Spin systems have emerged as powerful tools for understanding collective phenomena in complex systems. In this work, we investigate the Ashkin--Teller (AT) model on random scale-free networks using mean-field theory, which extends the traditional Ising framework by coupling two spin systems via both pairwise and four-spin interactions. We focus on the previously unexplored antiferromagnetic regime of four-spin coupling, in which strong ordering in one layer actively suppresses the formation of order in the other layer. This mechanism captures, for example, scenarios in social or political systems where a dominant viewpoint on one issue (e.g., economic development) can inhibit consensus on another (e.g., environmental conservation). Our analysis reveals a rich phase diagram with four distinct phases -- paramagnetic, Baxter, \langle σ\rangle, and antiferromagnetic -- and diverse types of phase transitions. Notably, we find that the upper critical degree exponent extends to λ_{c2} \approx 9.237, far exceeding the conventional value of λ= 5$ observed in ferromagnetic systems. This dramatic shift underscores the enhanced robustness of hub-mediated spin correlations under competitive coupling, leading to asymmetric order parameters between layers and novel phase transition phenomena. These findings offer fundamental insights into systems with competing order parameters and have direct implications for multilayer biological networks, social media ecosystems, and political debates characterized by competing priorities.

Figures (8)

• Figure 1: In (a), the Ashkin-Teller (AT) model on a single-layer network shows nodes containing two types of Ising spins (red and blue), with interactions depicted by solid lines. Panel (b) illustrates the equivalent system as a two-layer multiplex network, where each layer contains a single spin type. Solid and dashed lines represent intra- and inter-layer interactions, respectively.

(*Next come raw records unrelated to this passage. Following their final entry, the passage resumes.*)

$ cat src/rtl/vga_timing_if.sv
// Raster position and sync bundle between the VGA timing generator and its consumers.
interface vga_timing_if;
    logic        en;
    logic [11:0] H_counter;
    logic [9:0]  V_counter;
    logic        hsync;
    logic        vsync;
    logic        display_en;
    logic [9:0]  pixel_x;
    logic [8:0]  pixel_y;
    logic        pixel_tick;
    logic        line_end;
    logic        frame_end;

    modport master (
        input  en,
        output H_counter, V_counter, hsync, vsync, display_en,
        output pixel_x, pixel_y, pixel_tick, line_end, frame_end
    );

    modport slave (
        output en,
        input  H_counter, V_counter, hsync, vsync, display_en,
        input  pixel_x, pixel_y, pixel_tick, line_end, frame_end
    );
endinterface

$ cat src/rtl/vga_timing_gen.sv
// 640x480 raster timing generator at 4x pixel clock: position counters, H/V phase FSMs and
// registered sync, blanking and strobe outputs aligned with the visible counter values.
module vga_timing_gen #(
    parameter int unsigned H_DISP = 2560,
    parameter int unsigned H_FP   = 64,
    parameter int unsigned H_SYNC = 384,
    parameter int unsigned H_BP   = 192,
    parameter int unsigned V_DISP = 480,
    parameter int unsigned V_FP   = 10,
    parameter int unsigned V_SYNC = 2,
    parameter int unsigned V_BP   = 29
) (
    input  logic         clk,
    input  logic         reset,
    vga_timing_if.master vga
);
    localparam logic [11:0] HActLast = 12'(H_DISP - 1);
    localparam logic [11:0] HFpLast  = 12'(H_DISP + H_FP - 1);
    localparam logic [11:0] HSynLast = 12'(H_DISP + H_FP + H_SYNC - 1);
    localparam logic [11:0] HLast    = 12'(H_DISP + H_FP + H_SYNC + H_BP - 1);
    localparam logic [9:0]  VActLast = 10'(V_DISP - 1);
    localparam logic [9:0]  VFpLast  = 10'(V_DISP + V_FP - 1);
    localparam logic [9:0]  VSynLast = 10'(V_DISP + V_FP + V_SYNC - 1);
    localparam logic [9:0]  VLast    = 10'(V_DISP + V_FP + V_SYNC + V_BP - 1);

    typedef enum logic [1:0] {HAct, HFp, HSyn, HBp} h_state_e;
    typedef enum logic [1:0] {VAct, VFp, VSyn, VBp} v_state_e;

    h_state_e    h_state_q, h_state_d;
    v_state_e    v_state_q, v_state_d;
    logic [11:0] h_cnt_q, h_cnt_d;
    logic [9:0]  v_cnt_q, v_cnt_d;
    logic        at_line_end;

    logic       hsync_q, hsync_d;
    logic       vsync_q, vsync_d;
    logic       de_q, de_d;
    logic [9:0] px_q, px_d;
    logic [8:0] py_q, py_d;
    logic       tick_q, tick_d;
    logic       lend_q, lend_d;
    logic       fend_q, fend_d;

    assign at_line_end = (h_cnt_q == HLast);

    // State register: everything advances only on enabled edges.
    always_ff @(posedge clk or negedge reset) begin
        if (!reset) begin
            h_state_q <= HAct;
            v_state_q <= VAct;
            h_cnt_q   <= '0;
            v_cnt_q   <= '0;
            hsync_q   <= 1'b1;
            vsync_q   <= 1'b1;
            de_q      <= 1'b0;
            px_q      <= '0;
            py_q      <= '0;
            tick_q    <= 1'b0;
            lend_q    <= 1'b0;
            fend_q    <= 1'b0;
        end else if (vga.en) begin
            h_state_q <= h_state_d;
            v_state_q <= v_state_d;
            h_cnt_q   <= h_cnt_d;
            v_cnt_q   <= v_cnt_d;
            hsync_q   <= hsync_d;
            vsync_q   <= vsync_d;
            de_q      <= de_d;
            px_q      <= px_d;
            py_q      <= py_d;
            tick_q    <= tick_d;
            lend_q    <= lend_d;
            fend_q    <= fend_d;
        end
    end

    // Next-state: counters and phase FSMs.
    always_comb begin
        h_cnt_d   = at_line_end ? 12'd0 : h_cnt_q + 12'd1;
        v_cnt_d   = v_cnt_q;
        h_state_d = h_state_q;
        v_state_d = v_state_q;
        if (at_line_end) begin
            v_cnt_d = (v_cnt_q == VLast) ? 10'd0 : v_cnt_q + 10'd1;
        end
        unique case (h_state_q)
            HAct:    if (h_cnt_q == HActLast) h_state_d = HFp;
            HFp:     if (h_cnt_q == HFpLast)  h_state_d = HSyn;
            HSyn:    if (h_cnt_q == HSynLast) h_state_d = HBp;
            HBp:     if (h_cnt_q == HLast)    h_state_d = HAct;
            default: h_state_d = HAct;
        endcase
        if (at_line_end) begin
            unique case (v_state_q)
                VAct:    if (v_cnt_q == VActLast) v_state_d = VFp;
                VFp:     if (v_cnt_q == VFpLast)  v_state_d = VSyn;
                VSyn:    if (v_cnt_q == VSynLast) v_state_d = VBp;
                VBp:     if (v_cnt_q == VLast)    v_state_d = VAct;
                default: v_state_d = VAct;
            endcase
        end
    end

    // Output decode from next-state values so registered outputs match the registered counters.
    always_comb begin
        hsync_d = (h_state_d != HSyn);
        vsync_d = (v_state_d != VSyn);
        de_d    = (h_state_d == HAct) && (v_state_d == VAct);
        px_d    = de_d ? h_cnt_d[11:2] : 10'd0;
        py_d    = de_d ? v_cnt_d[8:0] : 9'd0;
        tick_d  = de_d && (h_cnt_d[1:0] == 2'd0);
        lend_d  = (h_cnt_d == HLast);
        fend_d  = lend_d && (v_cnt_d == VLast);
    end

    assign vga.H_counter  = h_cnt_q;
    assign vga.V_counter  = v_cnt_q;
    assign vga.hsync      = hsync_q;
    assign vga.vsync      = vsync_q;
    assign vga.display_en = de_q;
    assign vga.pixel_x    = px_q;
    assign vga.pixel_y    = py_q;
    assign vga.pixel_tick = tick_q;
    assign vga.line_end   = lend_q;
    assign vga.frame_end  = fend_q;
endmodule

$ cat src/flat_wrapper.sv
// flat-port wrapper written by rule: the top's interface ports become plain ports
module vga_timing_gen_flat 
#(
    parameter int unsigned H_DISP = 2560,
    parameter int unsigned H_FP   = 64,
    parameter int unsigned H_SYNC = 384,
    parameter int unsigned H_BP   = 192,
    parameter int unsigned V_DISP = 480,
    parameter int unsigned V_FP   = 10,
    parameter int unsigned V_SYNC = 2,
    parameter int unsigned V_BP   = 29
)
  (clk, reset, vga_en, vga_H_counter, vga_V_counter, vga_hsync, vga_vsync, vga_display_en, vga_pixel_x, vga_pixel_y, vga_pixel_tick, vga_line_end, vga_frame_end);
  vga_timing_if vga_i ();
  input  logic clk;
  input  logic reset;
  input wire logic [$bits(vga_i.en)-1:0] vga_en;
  output wire logic [$bits(vga_i.H_counter)-1:0] vga_H_counter;
  output wire logic [$bits(vga_i.V_counter)-1:0] vga_V_counter;
  output wire logic [$bits(vga_i.hsync)-1:0] vga_hsync;
  output wire logic [$bits(vga_i.vsync)-1:0] vga_vsync;
  output wire logic [$bits(vga_i.display_en)-1:0] vga_display_en;
  output wire logic [$bits(vga_i.pixel_x)-1:0] vga_pixel_x;
  output wire logic [$bits(vga_i.pixel_y)-1:0] vga_pixel_y;
  output wire logic [$bits(vga_i.pixel_tick)-1:0] vga_pixel_tick;
  output wire logic [$bits(vga_i.line_end)-1:0] vga_line_end;
  output wire logic [$bits(vga_i.frame_end)-1:0] vga_frame_end;
  assign vga_i.en = vga_en;
  assign vga_H_counter = vga_i.H_counter;
  assign vga_V_counter = vga_i.V_counter;
  assign vga_hsync = vga_i.hsync;
  assign vga_vsync = vga_i.vsync;
  assign vga_display_en = vga_i.display_en;
  assign vga_pixel_x = vga_i.pixel_x;
  assign vga_pixel_y = vga_i.pixel_y;
  assign vga_pixel_tick = vga_i.pixel_tick;
  assign vga_line_end = vga_i.line_end;
  assign vga_frame_end = vga_i.frame_end;
  vga_timing_gen #(.H_DISP(H_DISP), .H_FP(H_FP), .H_SYNC(H_SYNC), .H_BP(H_BP), .V_DISP(V_DISP), .V_FP(V_FP), .V_SYNC(V_SYNC), .V_BP(V_BP)) u_core (.clk(clk), .reset(reset), .vga(vga_i));
endmodule
$ cat config.mk
export PLATFORM = sky130hd
export DESIGN_NAME = vga_timing_gen_flat
export DESIGN_NICKNAME = d
export VERILOG_FILES = /design/src/rtl/vga_timing_if.sv /design/src/rtl/vga_timing_gen.sv /design/src/flat_wrapper.sv
export SDC_FILE = /design/constraint.sdc
export NUM_CORES = 1
export LEC_CHECK = 0
export BUFFER_PORTS_ARGS = -buffer_cell sky130_fd_sc_hd__buf_2
export CORE_AREA = 5 5 96 98
export DETAILED_ROUTE_END_ITERATION = 8
export DIE_AREA = 0 0 101 103
export SYNTH_ARGS = -nofsm -noshare
export SYNTH_HDL_FRONTEND = slang
export SYNTH_SLANG_ARGS = --single-unit
$ cat constraint.sdc
create_clock -name clk -period 3.2 [get_ports clk]
set_clock_uncertainty 0.2 [all_clocks]
set_input_delay 0.16 -clock clk [delete_from_list [all_inputs] [get_ports clk]]
set_output_delay 0.16 -clock clk [all_outputs]
set_load 0.01 [all_outputs]
==> results_tabular.tex, run 1 <==
\begin{tabular}{lr}
\hline
Metric & Value \\
\hline
\multicolumn{2}{l}{\textbf{Final layout}} \\
Most frequent cells in the layout & 49 x sky130\_fd\_sc\_hd\_\_buf\_2, 49 x sky130\_fd\_sc\_hd\_\_dfrtp\_1, 46 x sky130\_fd\_sc\_hd\_\_nand2\_1 \\
Fill cell total of the finished layout & 853 \\
Non-filler instance count after layout & 477 \\
Total area of multi-input combinational cells & 0.00156 sq mm \\
Layout cell share with drive strength beyond 1 & 24.7\% \\
Growth of design area from synthesis to finish & 14.8\% \\
Diode insertion count for antenna repair & 0 \\
Area occupied by registers & 0.00128 sq mm \\
Total Nets Final & 377 \\
\multicolumn{2}{l}{\textbf{Worst setup path}} \\
Worst R2R Setup Slack & 180 ps \\
Arrival @ worst endpoint & 3040 ps \\
Critical setup path kind & reg2reg \\
Critical Path Source & u\_core.vga.H\_counter[0] \\
Start of the worst register-to-register path & u\_core.vga.H\_counter[0] \\
Depth of the most critical reg-to-reg path & 7 \\
Destination of the worst register-to-register timing path & u\_core.vga.pixel\_y[4] \\
Endpoint class of the critical path & register \\
Startpoint types & register \\
Worst endpoint required time & 3210 ps \\
Maximum net fanout on the critical path & 9 \\
\multicolumn{2}{l}{\textbf{Die}} \\
Total die area & 0.0104 sq mm \\
Die span in y & 103 um \\
Num rows & 34 \\
Core Box Area & 0.00838 sq mm \\
Count of boundary I/O pins & 50 \\
Effective utilization at floorplan & 36.2\% \\
Horiz. Die Dim & 101 um \\
\multicolumn{2}{l}{\textbf{Global route}} \\
Global routing usage summed across all routing layers & 15.9\% \\
Antenna violations before repair & 0 \\
Grt ovf & 0 \\
Pin count of the biggest net entering global routing & 42 \\
Wire length of the first global-routing pass & 13200 um \\
Via count of the first global-routing pass & 2554 \\
\multicolumn{2}{l}{\textbf{Timing}} \\
Normalized max-slew margin & 43.3\% \\
Final period util & 94.5\% \\
Fmax achieved & 331 MHz \\
Number of slew-limit violations in the final report & 0 \\
Endpoints failing hold & 0 \\
Final TNS setup & 0 ps \\
Count of final setup violators & 0 \\
Unrepaired setup endpoints after global routing & false \\
Post-layout min period & 3020 ps \\
Worst Tran Pin Value & 850 ps \\
\multicolumn{2}{l}{\textbf{Logic synthesis}} \\
Area of the mapped netlist & 0.00303 sq mm \\
Arithmetic-cell share of the synthesized area counting full adders, half adders and majority gates & 2.48\% \\
Sequential-to-total area share from yosys stat & 42.2\% \\
XOR/XNOR share of the synthesized area & 7.22\% \\
Share of synthesized area spent on multiplexers & 2.72\% \\
Post-Syn Instances & 321 \\
Share of synthesized cell area in and, or, nand and nor gates & 23.7\% \\
Net count after synthesis & 330 \\
Flip-flop and latch count after synthesis & 51 \\
Synth cell types & 53 \\
Commonest register cell after synthesis & sky130\_fd\_sc\_hd\_\_dfrtp\_1 \\
Main combinational cell family by area after synthesis & simple AND/OR/NAND/NOR gates \\
Share of the synthesized area in compound gates (AO/OA/AOI/OAI) & 15.1\% \\
Count of flip-flops with a built-in enable after synthesis & 0 \\
Async SR Flop Fraction & 100\% \\
Post-synthesis average cell area & 9.45 sq um \\
Warnings from Yosys & 0 \\
\multicolumn{2}{l}{\textbf{Power and ir drop}} \\
Peak supply drop & 0.000190 V \\
Cell Pwr Density & 459 mW/mm\^{}2 \\
P\_leak & 0.00158 uW \\
\multicolumn{2}{l}{\textbf{Placement}} \\
Gpl congestion & 0.882 \\
Count of buffers from port buffering & 49 \\
HPWL after DPL & 5810 um \\
Dpl cells & 468 \\
\multicolumn{2}{l}{\textbf{Min path}} \\
Hold Path Class & in2reg \\
Worst hold path cell count & 4 \\
HP Start & vga\_en \\
Worst Hold End & u\_core.v\_state\_q[0] \\
\multicolumn{2}{l}{\textbf{Clock network}} \\
TritonCTS buffer count & 5 \\
Max Buffers Root-to-Sink & 2 \\
Clock tree from TritonCTS & done \\
Clock latency on the worst-skew pair & 300 ps \\
Buffer cell driving the clock tree root & sky130\_fd\_sc\_hd\_\_clkbuf\_8 \\
Post-CTS setup buffer count & 0 \\
Number of sinks on the clock net & 51 \\
H-tree depth & 2 \\
Clock transition at the registers of the reported paths & 90 ps \\
\multicolumn{2}{l}{\textbf{Drt}} \\
DRC Markers & 0 \\
Remaining antenna violation count after routing & 0 \\
Number of detailed-route iterations in the first pass & 4 \\
Detailed-route wire length & 7860 um \\
Average vias per placed instance & 5.38 \\
DR vias & 2565 \\
Avg WL per Cell & 16.5 um \\
Detailed Route Iter0 Violations & 255 \\
\multicolumn{2}{l}{\textbf{Run status}} \\
Run status & completed \\
\multicolumn{2}{l}{\textbf{Flow run}} \\
Total of max-cap violations & 0 \\
\hline
\end{tabular}
[critical path, stage by stage, from the launching register on]
cell and delay (ps):
sky130_fd_sc_hd__dfrtp_1 440, sky130_fd_sc_hd__ha_1 250, sky130_fd_sc_hd__and3_1 410, sky130_fd_sc_hd__and4b_1 330, sky130_fd_sc_hd__a31oi_4 120, sky130_fd_sc_hd__or4_1 730
sky130_fd_sc_hd__buf_4 240, sky130_fd_sc_hd__o31ai_1 210
[worst max path at each step]
stage | to | slack, ps | cells past startpoint
after global routing | u_core.vga.pixel_y[4] | 8 | 7
final | u_core.vga.pixel_y[4] | 180 | 7
after global placement | u_core.vga.display_en | 290 | 9
after detailed placement | u_core.vga.display_en | 190 | 9
after CTS | u_core.vga.display_en | 160 | 9
after floorplan | u_core.vga.pixel_y[7] | 500 | 10
[power breakdown]
part	total (uW)	internal, uW	switching (uW)
sequential	801	707	93.6
combinational	412	168	244
clock	385	175	210
[state kept, by name, indices dropped and copies added, names as in the netlist, 2 cells and up]
register and cells:
u_core.h_state_q 2, u_core.vga.pixel_y 9, u_core.vga.V_counter 10, u_core.vga.pixel_x 10, u_core.vga.H_counter 12, u_core.v_state_q 2
[stage by stage]
| stage | hold slack, ps | cell area (sq um) | util [%] | total power [uW] | setup slack, ps |
|---|---|---|---|---|---|
| 6_report | 223 | 3480 | 41.5 | 1600 | 177 |
| 3_3_place_gp | 85.6 | 3370 | 40.3 | 1220 | 292 |
| 4_1_cts | 212 | 3470 | 41.5 | 1620 | 158 |
| 5_1_grt | 235 | 3480 | 41.5 | 1700 | 7.68 |
| 2_1_floorplan | -336 | 3030 | - | 1060 | 502 |
| 3_5_place_dp | 99.0 | 3370 | 40.3 | 1230 | 185 |
[timing repair]
action,4_1_cts,5_1_grt
hold buffers,1,0
endpoints found under the setup margin,0,1
resized for setup,0,1
hold endpoints to repair,31,0
[routing by layer]
layer  track usage (%)  share of wire [%]
met5                 0                  0
met4              5.42                2.2
met3              2.91                4.6
met2              23.6                 44
met1              23.3                 50
[synthesized netlist by cell type, types with 2 or more instances]
cell type                   instances  share of area (%)
sky130_fd_sc_hd__xnor2_1           19                5.5
sky130_fd_sc_hd__dfrtp_1           49                 40
sky130_fd_sc_hd__a32o_1             2               0.66
sky130_fd_sc_hd__nor2_1            21                2.6
sky130_fd_sc_hd__and4b_1            4                1.3
sky130_fd_sc_hd__o2bb2ai_1          8                2.3
sky130_fd_sc_hd__mux2_2             2               0.74
sky130_fd_sc_hd__clkbuf_1          15                1.9
sky130_fd_sc_hd__o21ai_0           19                3.1
sky130_fd_sc_hd__o31ai_4            2                1.4
sky130_fd_sc_hd__nor4_1             5                1.0
sky130_fd_sc_hd__nand2_1           46                5.7
sky130_fd_sc_hd__ha_1               6                2.5
sky130_fd_sc_hd__and2_1             2               0.41
sky130_fd_sc_hd__nand3_1           14                2.3
sky130_fd_sc_hd__inv_1             11                1.4
sky130_fd_sc_hd__a22o_1             6                1.7
sky130_fd_sc_hd__nand4_1            8                1.7
sky130_fd_sc_hd__buf_6              5                1.9
sky130_fd_sc_hd__xor2_1             6                1.7
sky130_fd_sc_hd__a31oi_1            4               0.82
sky130_fd_sc_hd__dfstp_2            2                1.7
sky130_fd_sc_hd__a21oi_1            6               0.99
sky130_fd_sc_hd__mux2i_1            6                2.0
sky130_fd_sc_hd__buf_2              4               0.66
sky130_fd_sc_hd__and3_1             4               0.82
sky130_fd_sc_hd__nor2b_1            2               0.41
sky130_fd_sc_hd__nor3_1             9                1.5
sky130_fd_sc_hd__or3_1              3               0.62
sky130_fd_sc_hd__o31ai_1            8                2.0
[cells by family after synthesis]
| kind of cell | count (synthesis) |
|---|---|
| simple gates | 134 |
| compound gates | 60 |
| flops | 51 |
| buf+inv | 37 |
| xor+xnor | 25 |
| mux | 8 |
| fa+ha+maj | 6 |
[area by class of cell]
class / instances / share of cell area (%)
Tap cell: 108 / 3.88
Timing Repair Buffer: 66 / 10.8
Inverter: 11 / 1.19
Clock buffer: 7 / 2.48
Sequential cell: 51 / 36.7
Clock inverter: 1 / 0.144
Multi-Input combinational cell: 233 / 44.8
No activity file was read; power rests on OpenSTA's default activity.
==> inputs of run 2 (changes only) <==
REMOVE_ABC_BUFFERS = 1   (was unset)
==> run 2 against run 1 <==
Compared with the run above: routed wire length fell by 4.9%; via count shrank 1.9%; core utilization shrank 0.34 points; sequential power is 2% higher; fmax rose by 4.1%; die area is the same; sequential cell count stayed put; critical path depth is 1 higher; global-route usage is 0.99 points lower; critical path type unchanged; critical endpoint is now u_core.vga.pixel_y[2].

• Figure 2: Distinct spin alignments characterizing ground states in each phase: paramagnetic (a), Baxter (b), $\langle \sigma \rangle$ (c), and antiferromagnetic (d). Each phase exhibits unique order parameter values, as indicated below each configuration.
• Figure 3: Phase behavior of the AF-AT model across different network types. Panels (a-e) display phase diagrams for random scale-free networks with varying degree exponents $\lambda$, while (f) shows the homogeneous network case. The critical temperature for continuous phase transitions is indicated by a red line, while the temperature for discontinuous phase transitions is marked by a black line. We examine the order parameters and free energy ratios for $x<1$ (g-l) and $x\geq1$ (m-r), where the critical temperatures are represented by red vertical lines.

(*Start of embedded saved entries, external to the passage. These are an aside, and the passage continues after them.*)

**src/rtl/sipo_pkg.sv**
```systemverilog
// Shared types and default sizing for the SIPO frame assembler.
package sipo_pkg;

  // Receive state:
  //   IDLE  : no bits held
  //   SHIFT : 1..WIDTH-1 data bits held
  //   PAR   : WIDTH data bits held, waiting for the parity bit
  typedef enum logic [1:0] {
    IDLE  = 2'd0,
    SHIFT = 2'd1,
    PAR   = 2'd2
  } state_t;

  localparam int DEF_WIDTH   = 8;
  localparam int DEF_TIMEOUT = 255;

endpackage

```
**src/rtl/sipo_idle_timer.sv**
```systemverilog
// Idle-cycle timer: counts cycles with run=1 and no clear, and flags the
// cycle that would be the TIMEOUT-th idle cycle. TIMEOUT=0 disables it.
module sipo_idle_timer
  import sipo_pkg::*;
#(
  parameter int TIMEOUT = DEF_TIMEOUT
) (
  input  logic clk,
  input  logic reset,
  input  logic clear,
  input  logic run,
  output logic expired
);

  generate
    if (TIMEOUT == 0) begin : g_off
      assign expired = 1'b0;
    end else begin : g_on
      localparam int CW = $clog2(TIMEOUT + 1);

      logic [CW-1:0] cnt_q, cnt_d;

      // next idle count: cleared by activity, saturates at TIMEOUT
      always_comb begin
        cnt_d = cnt_q;
        if (clear) begin
          cnt_d = '0;
        end else if (run && (cnt_q != CW'(TIMEOUT))) begin
          cnt_d = cnt_q + CW'(1);
        end
      end

      // idle count register
      always_ff @(posedge clk) begin
        if (reset) cnt_q <= '0;
        else       cnt_q <= cnt_d;
      end

      // the current cycle is the TIMEOUT-th consecutive idle one; a clear
      // (accepted bit or resync) on this cycle cancels the abort
      assign expired = run && !clear && (cnt_q == CW'(TIMEOUT - 1));
    end
  endgenerate

endmodule

```
**src/rtl/sipo_frame_assembler.sv**
```systemverilog
// Serial-in/parallel-out word assembler with optional even parity,
// idle abort and resync. Feeds a parallel-load shift register.
//
//   state | meaning
//   IDLE  | no bits held
//   SHIFT | 1..WIDTH-1 data bits held
//   PAR   | WIDTH data bits held, waiting for the parity bit
module sipo_frame_assembler
  import sipo_pkg::*;
#(
  parameter int WIDTH     = DEF_WIDTH,
  parameter int MSB_FIRST = 1,
  parameter int PARITY_EN = 0,
  parameter int TIMEOUT   = DEF_TIMEOUT
) (
  input  logic             clk,
  input  logic             reset,
  input  logic             bit_in,
  input  logic             bit_valid,
  input  logic             frame_start,
  output logic [WIDTH-1:0] data_out,
  output logic             load_pulse,
  output logic             parity_err,
  output logic             timeout_err,
  output logic             busy
);

  localparam int CNT_W = $clog2(WIDTH + 1);

  state_t             state_q, state_d;
  logic [WIDTH-1:0]   shreg_q, shreg_d;
  logic [CNT_W-1:0]   bit_cnt_q, bit_cnt_d;
  logic               par_q, par_d;
  logic [WIDTH-1:0]   data_q, data_d;
  logic               load_q, load_d;
  logic               perr_q, perr_d;
  logic               terr_q, terr_d;
  logic               busy_q, busy_d;
  logic [WIDTH-1:0]   shifted;
  logic               expired;
  logic               tmr_clear;
  logic               tmr_run;

  assign tmr_run   = (state_q != IDLE);
  assign tmr_clear = bit_valid || frame_start || (state_q == IDLE);

  sipo_idle_timer #(
    .TIMEOUT (TIMEOUT)
  ) u_idle_timer (
    .clk     (clk),
    .reset   (reset),
    .clear   (tmr_clear),
    .run     (tmr_run),
    .expired (expired)
  );

  // shift register contents if the current bit is accepted
  always_comb begin
    if (MSB_FIRST != 0) shifted = {shreg_q[WIDTH-2:0], bit_in};
    else                shifted = {bit_in, shreg_q[WIDTH-1:1]};
  end

  // next state, datapath and strobes; frame_start overrides everything
  always_comb begin
    state_d   = state_q;
    shreg_d   = shreg_q;
    bit_cnt_d = bit_cnt_q;
    par_d     = par_q;
    data_d    = data_q;
    load_d    = 1'b0;
    perr_d    = 1'b0;
    terr_d    = 1'b0;

    if (frame_start) begin
      state_d   = IDLE;
      bit_cnt_d = '0;
      par_d     = 1'b0;
      if (bit_valid) begin
        // the coincident bit starts the new word
        shreg_d   = shifted;
        bit_cnt_d = CNT_W'(1);
        par_d     = bit_in;
        state_d   = SHIFT;
      end
    end else begin
      case (state_q)
        IDLE: begin
          bit_cnt_d = '0;
          par_d     = 1'b0;
          if (bit_valid) begin
            shreg_d   = shifted;
            bit_cnt_d = CNT_W'(1);
            par_d     = bit_in;
            state_d   = SHIFT;
          end
        end
        SHIFT: begin
          if (bit_valid) begin
            shreg_d = shifted;
            par_d   = par_q ^ bit_in;
            if (bit_cnt_q == CNT_W'(WIDTH - 1)) begin
              if (PARITY_EN != 0) begin
                bit_cnt_d = CNT_W'(WIDTH);
                state_d   = PAR;
              end else begin
                data_d    = shifted;
                load_d    = 1'b1;
                bit_cnt_d = '0;
                state_d   = IDLE;
              end
            end else begin
              bit_cnt_d = bit_cnt_q + CNT_W'(1);
            end
          end else if (expired) begin
            terr_d    = 1'b1;
            bit_cnt_d = '0;
            state_d   = IDLE;
          end
        end
        PAR: begin
          if (bit_valid) begin
            if (bit_in == par_q) begin
              data_d = shreg_q;
              load_d = 1'b1;
            end else begin
              perr_d = 1'b1;
            end
            bit_cnt_d = '0;
            state_d   = IDLE;
          end else if (expired) begin
            terr_d    = 1'b1;
            bit_cnt_d = '0;
            state_d   = IDLE;
          end
        end
        default: begin
          bit_cnt_d = '0;
          state_d   = IDLE;
        end
      endcase
    end
  end

  // busy is registered from the next state so it tracks state_q exactly
  always_comb begin
    busy_d = (state_d != IDLE);
  end

  // state, datapath and output registers
  always_ff @(posedge clk) begin
    if (reset) begin
      state_q   <= IDLE;
      shreg_q   <= '0;
      bit_cnt_q <= '0;
      par_q     <= 1'b0;
      data_q    <= '0;
      load_q    <= 1'b0;
      perr_q    <= 1'b0;
      terr_q    <= 1'b0;
      busy_q    <= 1'b0;
    end else begin
      state_q   <= state_d;
      shreg_q   <= shreg_d;
      bit_cnt_q <= bit_cnt_d;
      par_q     <= par_d;
      data_q    <= data_d;
      load_q    <= load_d;
      perr_q    <= perr_d;
      terr_q    <= terr_d;
      busy_q    <= busy_d;
    end
  end

  assign data_out    = data_q;
  assign load_pulse  = load_q;
  assign parity_err  = perr_q;
  assign timeout_err = terr_q;
  assign busy        = busy_q;

endmodule

```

• Figure 4: (Color online) Temperature dependence of order parameters in Regime III when $\lambda > \lambda_{c1}$. Panel (a) at $x=1^-$ shows the $\langle \sigma \rangle$-PM phase transition with order parameters $m$, $m_{s}$, and $M$. Panel (b) at $x=1^+$ depicts the AF-PM transition characterized by $M_{AF}$, $m$, and $M$. Red dotted lines indicate critical temperatures.

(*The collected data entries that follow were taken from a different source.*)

--- config.mk ---
export PLATFORM = sky130hd
export DESIGN_NAME = udp_tx_frame_arb
export DESIGN_NICKNAME = d
export VERILOG_FILES = /design/src/rtl/udp_arb_pkg.sv /design/src/rtl/axis_pipe_reg.sv /design/src/rtl/udp_tx_frame_arb.sv
export SDC_FILE = /design/constraint.sdc
export NUM_CORES = 1
export LEC_CHECK = 0
export CAP_MARGIN = 20
export CORE_MARGIN = 4
export CORE_UTILIZATION = 49
export DETAILED_ROUTE_END_ITERATION = 7
export HOLD_SLACK_MARGIN = 0.03
export PLACE_DENSITY = 0.77
export SYNTH_ARGS = -nofsm -noshare
export SYNTH_HDL_FRONTEND = slang
export SYNTH_SLANG_ARGS = --single-unit
--- constraint.sdc ---
create_clock -name clk -period 2.3 [get_ports clk]
set_input_delay 0.23 -clock clk [delete_from_list [all_inputs] [get_ports clk]]
set_output_delay 0.23 -clock clk [all_outputs]
set_load 0.05 [all_outputs]
## config.mk

```make
export PLATFORM = sky130hd
export DESIGN_NAME = uart_ctrl
export DESIGN_NICKNAME = d
export VERILOG_FILES = /design/src/rtl/uart_ctrl.sv
export SDC_FILE = /design/constraint.sdc
export NUM_CORES = 1
export LEC_CHECK = 0
export BUFFER_PORTS_ARGS = -buffer_cell sky130_fd_sc_hd__buf_2
export CAP_MARGIN = 20
export CORE_UTILIZATION = 59
export DETAILED_ROUTE_END_ITERATION = 12
export PLACE_DENSITY_LB_ADDON = 0.2
export SYNTH_ARGS = -nofsm -noshare
export SYNTH_HDL_FRONTEND = slang
export SYNTH_SLANG_ARGS = --single-unit
```

## constraint.sdc

```tcl
create_clock -name clk_in -period 3.2 [get_ports clk_in]
set_input_delay 0.16 -clock clk_in [delete_from_list [all_inputs] [get_ports clk_in]]
set_output_delay 0.16 -clock clk_in [all_outputs]
set_load 0.005 [all_outputs]
```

• Figure 5: (Color online) Temperature dependence of order parameters in Regime II at $(\lambda, x)=(6, 0.8)$. As temperature increases, the system undergoes successive transitions through Baxter, $\langle \sigma \rangle$, and PM phases. This regime's presence becomes more pronounced in the $\lambda > \lambda_{c1}$ phase diagram. A red dotted line marks the critical temperature.